▶ [Work to complete]
Search the entries below for "about", and copy each line where it appears.

▶ [Data shown]
----------
This is an optimization exercise on Yosys and OpenROAD, whose aim is a short achievable clock period and few clock cycles, not a production implementation.
In this exercise RTL edits were held to simulation tests only and were not proved equivalent to the original.
Power is estimated from default activity; no workload was simulated.

<file path="flow/design.v">
module main(
    input  wire        clk,
    input  wire        rst,
    output wire [31:0] imem_addr,
    input  wire [31:0] imem_rdata,
    output wire [31:0] dmem_addr,
    output wire        dmem_re,
    output wire [3:0]  dmem_wstrb,
    output wire [31:0] dmem_wdata,
    input  wire [31:0] dmem_rdata
);
    reg  [31:0] pc;
    reg         d_valid;
    reg  [31:0] d_pc, d_inst, d_imm;
    reg         d_wb, d_mr, d_mw, d_br, d_jal, d_jalr, d_lui, d_urs1, d_urs2;
    reg         d_alusrc, d_pre;
    reg  [9:0]  d_aluop;    
    reg         e_nb;      
    reg         e_wbe, e_mr, e_mw, e_jal, e_jalr;
    reg         e_isbr, e_ceq, e_clt, e_cltu, e_cinv;
    reg  [4:0]  e_rd;
    reg  [2:0]  e_f3;
    reg  [31:0] e_imm, e_tgt, e_prev;
    reg  [31:0] e_a, e_b, e_o;
    reg  [9:0]  e_aluop;
    reg         e_pre;
    reg  [31:0] m_res, m_wdata;
    reg  [3:0]  m_wstrb;
    reg  [4:0]  m_rd;
    reg         m_wbe, m_mr;
    reg  [2:0]  m_f3;
    reg  [31:0] w_val;
    reg  [4:0]  w_rd;
    reg         w_wbe;
    reg  [31:0] rf [1:31];
    wire branch, hdu;
    wire [31:0] bpc, c, wbval;
    assign imem_addr = pc;
    wire [31:0] fi = imem_rdata;
    wire [6:0]  fop = fi[6:0];
    wire [2:0]  ff3 = fi[14:12];
    wire f_op    = (fop == 7'd51);
    wire f_opimm = (fop == 7'd19);
    wire f_load  = (fop == 7'd3);
    wire f_store = (fop == 7'd35);
    wire f_jalr  = (fop == 7'd103);
    wire f_jal   = (fop == 7'd111);
    wire f_auipc = (fop == 7'd23);
    wire f_lui   = (fop == 7'd55);
    wire f_br    = (fop == 7'd99);
    wire f_alu   = f_op | f_opimm;
    reg [31:0] f_imm;
    always @(*) begin
        if (f_store)              f_imm = {{20{fi[31]}}, fi[31:25], fi[11:7]};
        else if (f_auipc | f_lui) f_imm = {fi[31:12], 12'b0};
        else if (f_jal)           f_imm = {{11{fi[31]}}, fi[31], fi[19:12], fi[20], fi[30:21], 1'b0};
        else if (f_br)            f_imm = {{19{fi[31]}}, fi[31], fi[7], fi[30:25], fi[11:8], 1'b0};
        else                      f_imm = {{20{fi[31]}}, fi[31:20]};
    end
    reg [9:0] f_aluop;
    always @(*) begin
        f_aluop = 10'b0000000001;                       
        if (f_alu) begin
            case (ff3)
                3'd0: f_aluop = (f_op & fi[30]) ? 10'b0000000010 : 10'b0000000001;
                3'd1: f_aluop = 10'b0000000100;
                3'd2: f_aluop = 10'b0000001000;
                3'd3: f_aluop = 10'b0000010000;
                3'd4: f_aluop = 10'b0000100000;
                3'd5: f_aluop = fi[30] ? 10'b0010000000 : 10'b0001000000;
                3'd6: f_aluop = 10'b0100000000;
                3'd7: f_aluop = 10'b1000000000;
            endcase
        end
    end
    wire [31:0] pcs = pc + {29'd0, !hdu, 2'b00};
    always @(posedge clk)
        pc <= rst ? 32'd0 : branch ? bpc : pcs;
    always @(posedge clk) begin
        if (rst || branch)
            d_valid <= 1'b0;
        else if (!hdu)
            d_valid <= 1'b1;
        if (!hdu) begin
            d_pc     <= pc;
            d_inst   <= fi;
            d_imm    <= f_imm;
            d_wb     <= f_alu | f_load | f_jalr | f_jal | f_auipc | f_lui;
            d_mr     <= f_load;
            d_mw     <= f_store;
            d_br     <= f_br;
            d_jal    <= f_jal;
            d_jalr   <= f_jalr;
            d_lui    <= f_lui;
            d_urs1   <= f_alu | f_load | f_store | f_jalr | f_br;
            d_urs2   <= f_op | f_store | f_br;
            d_alusrc <= f_opimm | f_load | f_store;
            d_pre    <= f_jal | f_jalr | f_auipc | f_lui;
            d_aluop  <= f_aluop;
        end
    end
    wire [4:0] rs1 = d_inst[19:15];
    wire [4:0] rs2 = d_inst[24:20];
    wire [4:0] rd  = d_inst[11:7];
    wire [2:0] f3  = d_inst[14:12];
    reg [31:0] rd1, rd2;
    always @(*) begin
        if (rs1 == 5'd0)                 rd1 = 32'd0;
        else if (w_wbe && w_rd == rs1)   rd1 = w_val;
        else                             rd1 = rf[rs1];
        if (rs2 == 5'd0)                 rd2 = 32'd0;
        else if (w_wbe && w_rd == rs2)   rd2 = w_val;
        else                             rd2 = rf[rs2];
    end
    wire [31:0] tgt = d_pc + d_imm;
    wire [31:0] pc4 = d_pc + 32'd4;
    wire [31:0] prev = (d_jal | d_jalr) ? pc4 : d_lui ? d_imm : tgt;
    assign hdu = d_valid && e_mr && e_nb && (e_rd != 5'd0) &&
                 ((d_urs1 && e_rd == rs1) || (d_urs2 && e_rd == rs2));
    wire fam = !rst && e_wbe && e_nb && e_rd == rs1;
    wire faw = !fam && !rst && m_wbe && m_rd == rs1;
    wire fbm = !rst && e_wbe && e_nb && e_rd == rs2;
    wire fbw = !fbm && !rst && m_wbe && m_rd == rs2;
    wire kill = rst || hdu;
    wire dv   = d_valid;
    always @(posedge clk) begin
        e_nb   <= !branch;
        e_wbe  <= !kill && dv && d_wb && rd != 5'd0;
        e_mr   <= !kill && dv && d_mr;
        e_mw   <= !kill && dv && d_mw;
        e_jal  <= !kill && dv && d_jal;
        e_jalr <= !kill && dv && d_jalr;
        e_isbr <= !kill && dv && d_br && f3 != 3'd2 && f3 != 3'd3;
        e_ceq  <= f3[2:1] == 2'd0;
        e_clt  <= f3[2:1] == 2'd2;
        e_cltu <= f3[2:1] == 2'd3;
        e_cinv <= f3[0];
        e_rd   <= rd;
        e_f3   <= f3;
        e_imm  <= d_imm;
        e_tgt  <= tgt;
        e_prev <= prev;
        e_a    <= fam ? c : faw ? wbval : rd1;
        e_b    <= fbm ? c : fbw ? wbval : rd2;
        e_o    <= (fbm && !d_alusrc) ? c : d_alusrc ? d_imm : fbw ? wbval : rd2;
        e_aluop <= d_pre ? 10'd0 : d_aluop;
        e_pre  <= d_pre;
    end
    wire [31:0] a  = e_a;
    wire [31:0] b  = e_b;
    wire [31:0] ob = e_o;
    wire [31:0] sum  = a + ob;
    wire [31:0] diff = a - ob;
    wire        slt  = $signed(a) < $signed(ob);
    wire        sltu = a < ob;
    wire [31:0] sll  = a << ob[4:0];
    wire [31:0] srl  = a >> ob[4:0];
    wire [31:0] sra  = $signed(a) >>> ob[4:0];
    assign c = ({32{e_aluop[0]}} & sum) |
                    ({32{e_aluop[1]}} & diff) |
                    ({32{e_aluop[2]}} & sll) |
                    {31'd0, e_aluop[3] & slt} |
                    {31'd0, e_aluop[4] & sltu} |
                    ({32{e_aluop[5]}} & (a ^ ob)) |
                    ({32{e_aluop[6]}} & srl) |
                    ({32{e_aluop[7]}} & sra) |
                    ({32{e_aluop[8]}} & (a | ob)) |
                    ({32{e_aluop[9]}} & (a & ob)) |
                    ({32{e_pre}} & e_prev);
    wire beq   = (a == b);
    wire lt31  = a[30:0] < b[30:0];
    wire samesg = a[31] == b[31];
    wire blt   = samesg ? lt31 : a[31];
    wire bltu  = samesg ? lt31 : b[31];
    wire cmp   = (e_ceq & beq) | (e_clt & blt) | (e_cltu & bltu);
    wire jj    = e_nb & (e_jal | e_jalr);
    wire bb    = e_nb & e_isbr;
    assign branch = jj | (bb & (cmp ^ e_cinv));
    wire [31:0] jt = a + e_imm;
    assign bpc = e_jalr ? {jt[31:1], 1'b0} : e_tgt;
    always @(posedge clk) begin
        m_res   <= c;
        m_rd    <= e_rd;
        m_f3    <= e_f3;
        m_wbe   <= !rst && e_wbe && e_nb;
        m_mr    <= !rst && e_mr && e_nb;
        if (rst || !e_mw || !e_nb)
            m_wstrb <= 4'b0000;
        else case (e_f3[1:0])
            2'd0:    m_wstrb <= 4'b0001 << sum[1:0];
            2'd1:    m_wstrb <= sum[1] ? 4'b1100 : 4'b0011;
            default: m_wstrb <= 4'b1111;
        endcase
        case (e_f3[1:0])
            2'd0:    m_wdata <= {4{b[7:0]}};
            2'd1:    m_wdata <= {2{b[15:0]}};
            default: m_wdata <= b;
        endcase
    end
    assign dmem_addr  = m_res;
    assign dmem_re    = m_mr;
    assign dmem_wstrb = m_wstrb;
    assign dmem_wdata = m_wdata;
    wire [31:0] sh = dmem_rdata >> {m_res[1:0], 3'b000};
    reg  [31:0] ld;
    always @(*) begin
        case (m_f3)
            3'd0:    ld = {{24{sh[7]}}, sh[7:0]};
            3'd1:    ld = {{16{sh[15]}}, sh[15:0]};
            3'd4:    ld = {24'b0, sh[7:0]};
            3'd5:    ld = {16'b0, sh[15:0]};
            default: ld = dmem_rdata;
        endcase
    end
    assign wbval = m_mr ? ld : m_res;
    always @(posedge clk) begin
        w_val <= wbval;
        w_rd  <= m_rd;
        w_wbe <= !rst && m_wbe;
    end
    always @(posedge clk) begin
        if (w_wbe && w_rd != 5'd0)
            rf[w_rd] <= w_val;
    end
endmodule
</file>
<file path="flow/flow/run.sh">
#!/bin/bash
set -euo pipefail
bash standard.sh SETUP_SLACK_MARGIN=7 finish > flow_orfs.log 2>&1
</file>
<file path="flow/standard.sh">
#!/bin/bash
# synth_recipe.tcl (not shown) runs the flow's synth.tcl, then flattens the netlist and writes it again
# the make line also repeats each setting of config.mk as NAME=value (left out here)
make -C /OpenROAD-flow-scripts/flow DESIGN_CONFIG=/design/flow/config.mk WORK_HOME=/design/flow/orfs CLKGATE_MAP_FILE= SYNTH_SCRIPT=/design/flow/synth_recipe.tcl "${@:-finish}"
</file>
<file path="flow/config.mk">
export PLATFORM = sky130hd
export DESIGN_NAME = main
export DESIGN_NICKNAME = main
export VERILOG_FILES = /design/flow/design.v
export SDC_FILE = /design/flow/constraint.sdc
export NUM_CORES = 4
export LEC_CHECK = 0
export CAP_MARGIN = 20
export CORE_MARGIN = 2
export CORE_UTILIZATION = 60
export PLACE_DENSITY = 0.7
export SLEW_MARGIN = 20
</file>
<file path="flow/constraint.sdc">
create_clock -name core_clock -period 10.0 [get_ports {clk}]
set_input_delay 2.0000 -clock core_clock [delete_from_list [all_inputs] [get_ports {clk}]]
set_output_delay 2.0000 -clock core_clock [all_outputs]
set_load 0.01 [all_outputs]
</file>
==> metrics.md, run 1 <==
| Metric | Value |
|---|---|
| Sequential area share after synthesis | 53.07% |
| Critical path class | reg -> reg |
| Starting DRC count in detailed routing | 13,119 |
| RSZ-0062 raised after global routing | true |
| Clock latency on the worst-skew pair | 840 ps |
| P per Cell Area | 195.4 nW/um^2 |
| Net Count, Synth | 5,945 |
| Chip width | 360.6 um |
| CP endpoint kind | flop |
| Worst relative slew slack | 19.12% |
| Netlist cell types | 99 |
| Peak VDD IR | 0.2770 mV |
| Total detailed-routing wirelength | 358,800 um |
| Top FF cell, synth | edfxtp_1 |
| Crit path DAT | 4620 ps |
| Reg area | 40,900 sq um |
| Startpoint types | flop |
| Clk_skew | 66.00 ps |
| CTS tree | yes |
| Initial antenna violation count | 32 |
| Final cycle utilization of the critical path | 39.11% |
| Number of remaining DRC errors | 0 |
| Fin. Hold Viols | 0 |
| Clock sinks | 1,475 |
| # hold bufs at CTS | 0 |
| Initial core utilization | 60.60% |
| Cts bufs inserted | 154 |
| Crit path time final | 3911 ps |
| P_leak | 0.03472 uW |
| Total power | 18,860 uW |
| Post-layout nets | 6,562 |
| Worst slack, placed | 4359 ps |
| FP Rows | 130 |
| CP max stage cell | buf_4 |
| Die Y | 360.6 um |
| Multi-input logic area | 37,910 sq um |
| Global-route wire length before repair | 475,100 um |
| GRT overflow | 0 |
| Post-Syn Area | 76,300 sq um |
| Number of synthesized flops with an enable pin | 1,095 |
| Die area | 130,000 sq um |
| Warnings, synthesis | 1 |
| Antenna-violating nets left | 0 |
| Root Driver | clkbuf_16 |
| Yosys reg bits | 1,475 |
| Req. time, crit path | 10,700 ps |
| CTS Buffer Depth | 3 |
| Area share of the largest cell type after synthesis | 43.10% |
| Max-cap violation count | 0 |
| F_max | 0.2557 GHz |
| Max Transition Viols Final | 0 |
| Largest net degree at the start of global routing | 65 |
| IO buf count | 166 |
| Min-delay worst type | reg -> reg |
| H-tree Lvls | 4 |
| CP Max Fanout | 40 |
| Clock transition at the registers of the reported paths | 60 ps |
| Top cells by area, synth | edfxtp_1 (43%), mux4_2 (17%), dfxtp_1 (10%) |
| Mapped Avg Cell Area | 13.43 sq um |
| Overall Global Routing Usage | 52.47% |
| FFs w/ async S/R, synth | 0% |
| Routed len/inst | 44.28 um |
| Worst Hold Launch | e_f3[2]$_DFF_P_ |
| Share of layout cells above drive strength 1 | 38.92% |
| Total number of vias | 65,293 |
| CP delay by family, top | multiplexers |
| Max stage delay on crit path | 710 ps |
| DP Wirelength | 190,600 um |
| Synth area leader | edfxtp_1 |
| DRT Pass-1 Iters | 18 |
| Setup violations, final | 0 |
| Setup_tns | 0 ps |
| Crit path buffers/inverters | 1 |
| Worst setup margin | 6089 ps |
| Vias in the first global route | 61,110 |
| Hold slack | 341.4 ps |
| I/O pin cnt | 167 |
| Run status | timing/DRC/antenna clean |
| Core Area | 125,900 sq um |
| Gpl congestion | 1.115 |
| DR vias/cell | 8.060 |
| Core Util, Final | 76.66% |
| Layout filler cell count | 7,145 |
| Layout area overhead | 26.49% |
| Crit-path cells | buf_4 > mux4_2 > mux2i_2 > a21oi_1 > a221o_1 > o21a_1 > mux2_4 |
| Synth Instances | 5,683 |
| Actual slew at the worst max-slew pin | 1212 ps |
==> through the flow <==
| step | area, sq um | instances |
|---|---|---|
| final | 96510 | 8101 |
| after global routing | 96460 | 8079 |
| after CTS | 94220 | 7978 |
| after detailed placement | 80150 | 7250 |
| after global placement | 80130 | 7249 |
| after floorplan | 77030 | 5683 |
==> cells by family (layout without fill, tap and decap cells) <==
| kind of cell | count (synthesis) | count (layout) | synth area share (%) |
|---|---|---|---|
| simple gates | 1164 | 1174 | 6.794 |
| fa+ha+maj | 196 | 196 | 3.254 |
| flops | 1475 | 1475 | 53.07 |
| buf+inv | 575 | 1309 | 3.170 |
| other cells | 0 | 23 | 0 |
| compound gates | 1255 | 1256 | 10.81 |
| mux | 873 | 873 | 21.24 |
| xor+xnor | 145 | 145 | 1.664 |
==> worst paths after layout <==
check | end | slack (ps) | cells past startpoint
worst max-delay path | e_o[14]$_DFF_P_ | 6090 | 7
worst min-delay path | m_f3[2]$_DFF_P_ | 340 | 0
worst max register to register | e_o[14]$_DFF_P_ | 6090 | 7
worst min register to register | m_f3[2]$_DFF_P_ | 340 | 0
==> per-layer routing <==
metal / global-route usage [%] / routed length [um]
met3: 22.49 / 62330
met1: 64.93 / 113100
met2: 73.97 / 145500
met4: 37.33 / 37370
met5: 0.5919 / 391
==> placed cells by master, fill, tap and decap left out, drive strengths merged, types with 87 or more instances in the layout <==
cell    count
mux4      589
nor2      470
clkbuf    213
buf       747
a21oi     338
ha        192
a211oi    201
mux2i     235
xnor2      87
nand2     329
edfxtp   1095
inv       192
dfxtp     380
o21ai     268
==> cell usage after synthesis, drive strengths merged (43+ instances only) <==
master  number
dfxtp      380
nor2       469
clkbuf     225
nand2      328
o21ai      268
mux2i      235
nor3        61
xnor2       87
xor2        58
buf        157
ha         192
nor2b       44
nand4       43
inv        191
a21o        58
a21oi      337
nand3       72
edfxtp    1095
a211oi     201
mux2        49
a221oi      50
mux4       589
==> final cells by class <==
type | instances | share of cell area, %
multi-input cells | 3644 | 39.28
inverters | 193 | 0.8310
flip-flops and latches | 1475 | 42.37
repair buffers | 832 | 9.892
well taps | 1650 | 2.139
diodes | 23 | 0.05963
clock buffers | 207 | 4.457
clock inverters | 77 | 0.9710
==> power breakdown <==
part           switching (uW)  internal, uW
clock network            2740          3400
registers                 796          7350
logic                    2670          1900
total                    6210         12700
==> worst reg2reg max path: cells and delay by family, from the launching register on <==
family	cells	cell delay [ps]
DFF	1	670
buffers and inverters	1	740
AOI/OAI and AO/OA	3	1000
muxes	3	1380
==> sequential cells by signal (all words and copies together), names as in the netlist, 4 cells and up, named ones only <==
signal,count
d_aluop,10
d_imm,32
d_inst,18
d_pc,32
e_a,32
e_aluop,10
e_b,32
e_imm,32
e_o,32
e_prev,32
e_rd,5
e_tgt,32
m_rd,5
m_res,32
m_wdata,32
m_wstrb,4
pc,32
rf,992
w_rd,5
w_val,32
==> what timing repair did <==
action	CTS	global route
cloned	58	4
gates resized for setup	1543	319
setup endpoints to repair	436	299
pin swaps	200	157
endpoints found under the hold margin	0	0
buffers inserted	386	96
Testbench counts, summed over its fixed seeds: cycles 39,136.
==> run 2, diff against run 1 <==
--- a/flow/config.mk
+++ b/flow/config.mk
@@ -9,4 +9,4 @@
 export CORE_MARGIN = 2
-export CORE_UTILIZATION = 60
-export PLACE_DENSITY = 0.7
+export CORE_UTILIZATION = 40
+export PLACE_DENSITY = 0.6
 export SLEW_MARGIN = 20
==> metrics.md, run 2 <==
| Metric | Value |
|---|---|
| Run status | timing/DRC/antenna clean (unchanged) |
| P_leak | 0.03424 uW (was 0.03472 uW) |
| I/O pin cnt | 167 (unchanged) |
| Netlist cell types | 99 (unchanged) |
| Crit path DAT | 4280 ps (was 4620 ps) |
| Final cycle utilization of the critical path | 36.35% (was 39.11%) |
| Crit path time final | 3635 ps (was 3911 ps) |
| Initial antenna violation count | 19 (was 32) |
| Yosys reg bits | 1,475 (unchanged) |
| Req. time, crit path | 10,650 ps (was 10,700 ps) |
| CP Max Fanout | 4 (was 40) |
| Multi-input logic area | 37,560 sq um (was 37,910 sq um) |
| FP Rows | 160 (was 130) |
| FF-to-FF path depth | 16 (was 7) |
| Max-cap violation count | 0 (unchanged) |
| P per Cell Area | 190.1 nW/um^2 (was 195.4 nW/um^2) |
| Reg2reg end | e_a[28]$_DFF_P_ (was e_o[14]$_DFF_P_) |
| # hold bufs at CTS | 0 (unchanged) |
| CP delay by family, top | simple AND/OR/NAND/NOR gates (was multiplexers) |
| End of the worst hold path | e_rd[1]$_DFF_P_ (was m_f3[2]$_DFF_P_) |
| Setup_tns | 0 ps (unchanged) |
| Top FF cell, synth | edfxtp_1 (unchanged) |
| Largest net degree at the start of global routing | 65 (unchanged) |
| Post-layout nets | 6,512 (was 6,562) |
| Share of layout cells above drive strength 1 | 37.22% (was 38.92%) |
| Initial core utilization | 40.20% (was 60.60%) |
| DP Wirelength | 184,500 um (was 190,600 um) |
| Net Count, Synth | 5,945 (unchanged) |
| Routed len/inst | 35.23 um (was 44.28 um) |
| Die area | 194,300 sq um (was 130,000 sq um) |
| Mapped Avg Cell Area | 13.43 sq um (unchanged) |
| Highest-count cells in the layout ignoring fill and taps | edfxtp_1 (1,095), mux4_2 (587), nor2_1 (385) (was edfxtp_1 (1,095), mux4_2 (587), buf_4 (430)) |
| Max FFs per register | 992 (unchanged) |
| Core Util, Final | 50.86% (was 76.66%) |
| Sequential area share after synthesis | 53.07% (unchanged) |
| Area share of the largest cell type after synthesis | 43.10% (unchanged) |
| Commonest cells post-synth | edfxtp_1 (1,095), mux4_2 (582), nor2_1 (468) (unchanged) |
| Startpoint types | flop (unchanged) |
| Actual slew at the worst max-slew pin | 1171 ps (was 1212 ps) |
| CTS Buffer Depth | 3 (unchanged) |
| Top cells by area, synth | edfxtp_1 (43%), mux4_2 (17%), dfxtp_1 (10%) (unchanged) |
| Cts bufs inserted | 159 (was 154) |
| Worst relative slew slack | 21.84% (was 19.12%) |
| Core Area | 189,800 sq um (was 125,900 sq um) |
| Total number of vias | 57,362 (was 65,293) |
| Warnings, synthesis | 1 (unchanged) |
| Max Transition Viols Final | 0 (unchanged) |
| FFs w/ async S/R, synth | 0% (unchanged) |
| Starting DRC count in detailed routing | 7,032 (was 13,119) |
| Reg with most FFs | rf (unchanged) |
| Synth Instances | 5,683 (unchanged) |
| Number of remaining DRC errors | 0 (unchanged) |
| Register-to-Register Setup Slack | 6360 ps (was 6090 ps) |
| CP max stage cell | or4_4 (was buf_4) |
| H-tree Lvls | 4 (unchanged) |
| Overall Global Routing Usage | 31.69% (was 52.47%) |
| DRT Pass-1 Iters | 6 (was 18) |
| Global-route wire length before repair | 431,400 um (was 475,100 um) |
| Critical path class | reg -> reg (unchanged) |
| Placed Cells incl. Taps | 8,107 (was 7,250) |
| Total detailed-routing wirelength | 313,700 um (was 358,800 um) |
| Vias in the first global route | 56,021 (was 61,110) |
| Post-Syn Area | 76,300 sq um (unchanged) |
| Gpl congestion | 0.9900 (was 1.115) |
| Max stage delay on crit path | 580 ps (was 710 ps) |
| Reg area | 40,900 sq um (about the same) |
| Clk_skew | 80.99 ps (was 66.00 ps) |
| Synth area leader | edfxtp_1 (unchanged) |
| Crit path from | e_a[0]$_DFF_P_ |
| Clock transition at the registers of the reported paths | 60 ps (about the same) |
| Chip width | 440.7 um (was 360.6 um) |
| Clock latency on the worst-skew pair | 830 ps (was 840 ps) |
| Most common cell after layout, fill and taps aside | edfxtp_1 (unchanged) |
| Die Y | 440.7 um (was 360.6 um) |
| Number of synthesized flops with an enable pin | 1,095 (unchanged) |
| IO buf count | 166 (unchanged) |
| Worst Hold Launch | d_inst[8]$_DFFE_PN_ (was e_f3[2]$_DFF_P_) |
| Final Non-Filler Cells | 8,905 (was 8,101) |
| Hold Path Depth | 0 (unchanged) |
| Root Driver | clkbuf_16 (unchanged) |
| Most common cell in the netlist | edfxtp_1 (unchanged) |
| RR Startpoint | e_a[0]$_DFF_P_ |
| RSZ-0062 raised after global routing | true (unchanged) |
| DR vias/cell | 6.442 (was 8.060) |
| CP endpoint kind | flop (unchanged) |
| F_max | 0.2751 GHz (was 0.2557 GHz) |
| Min-delay worst type | reg -> reg (unchanged) |
| Clock sinks | 1,475 (unchanged) |
| Fin. Hold Viols | 0 (unchanged) |
| Crit path buffers/inverters | 4 (was 1) |
| Setup violations, final | 0 (unchanged) |
| Crit-path cells | buf_6 > buf_12 > ha_4 > inv_2 > fa_2 > and2b_1 > o21ai_2 > o211a_4 > nor4_4 > buf_4 > nor2_4 > o21ai_4 > a31oi_4 > mux2i_1 > or4_4 > mux2_4 (was buf_4 > mux4_2 > mux2i_2 > a21oi_1 > a221o_1 > o21a_1 > mux2_4) |
| Antenna-violating nets left | 0 (unchanged) |
| Peak VDD IR | 0.1527 mV (was 0.2770 mV) |
| Layout area overhead | 26.51% (was 26.49%) |
| CTS tree | yes (unchanged) |
| Layout filler cell count | 15,836 (was 7,145) |
| GRT overflow | 0 (unchanged) |
run 2: cell types whose count changed in the layout (fill, tap and decap cells not counted), sizes merged, moves of 4 or more:
cell	previous run	this run
diode	23	16
buf	747	691
clkinv	54	58
bufinv	13	6
clkbuf	213	217
clkdlybuf4s50	38	43
run 2: repair_timing:
item / in CTS / in global routing
setup buffers: 341 / 89
endpoints found under the setup margin: 388 / 339
cloned: 60 / 2
pin swaps: 171 / 145
resized for setup: 1411 / 292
----------
▶ [Exercise output]
| Reg area | 40,900 sq um (about the same) |
| Clock transition at the registers of the reported paths | 60 ps (about the same) |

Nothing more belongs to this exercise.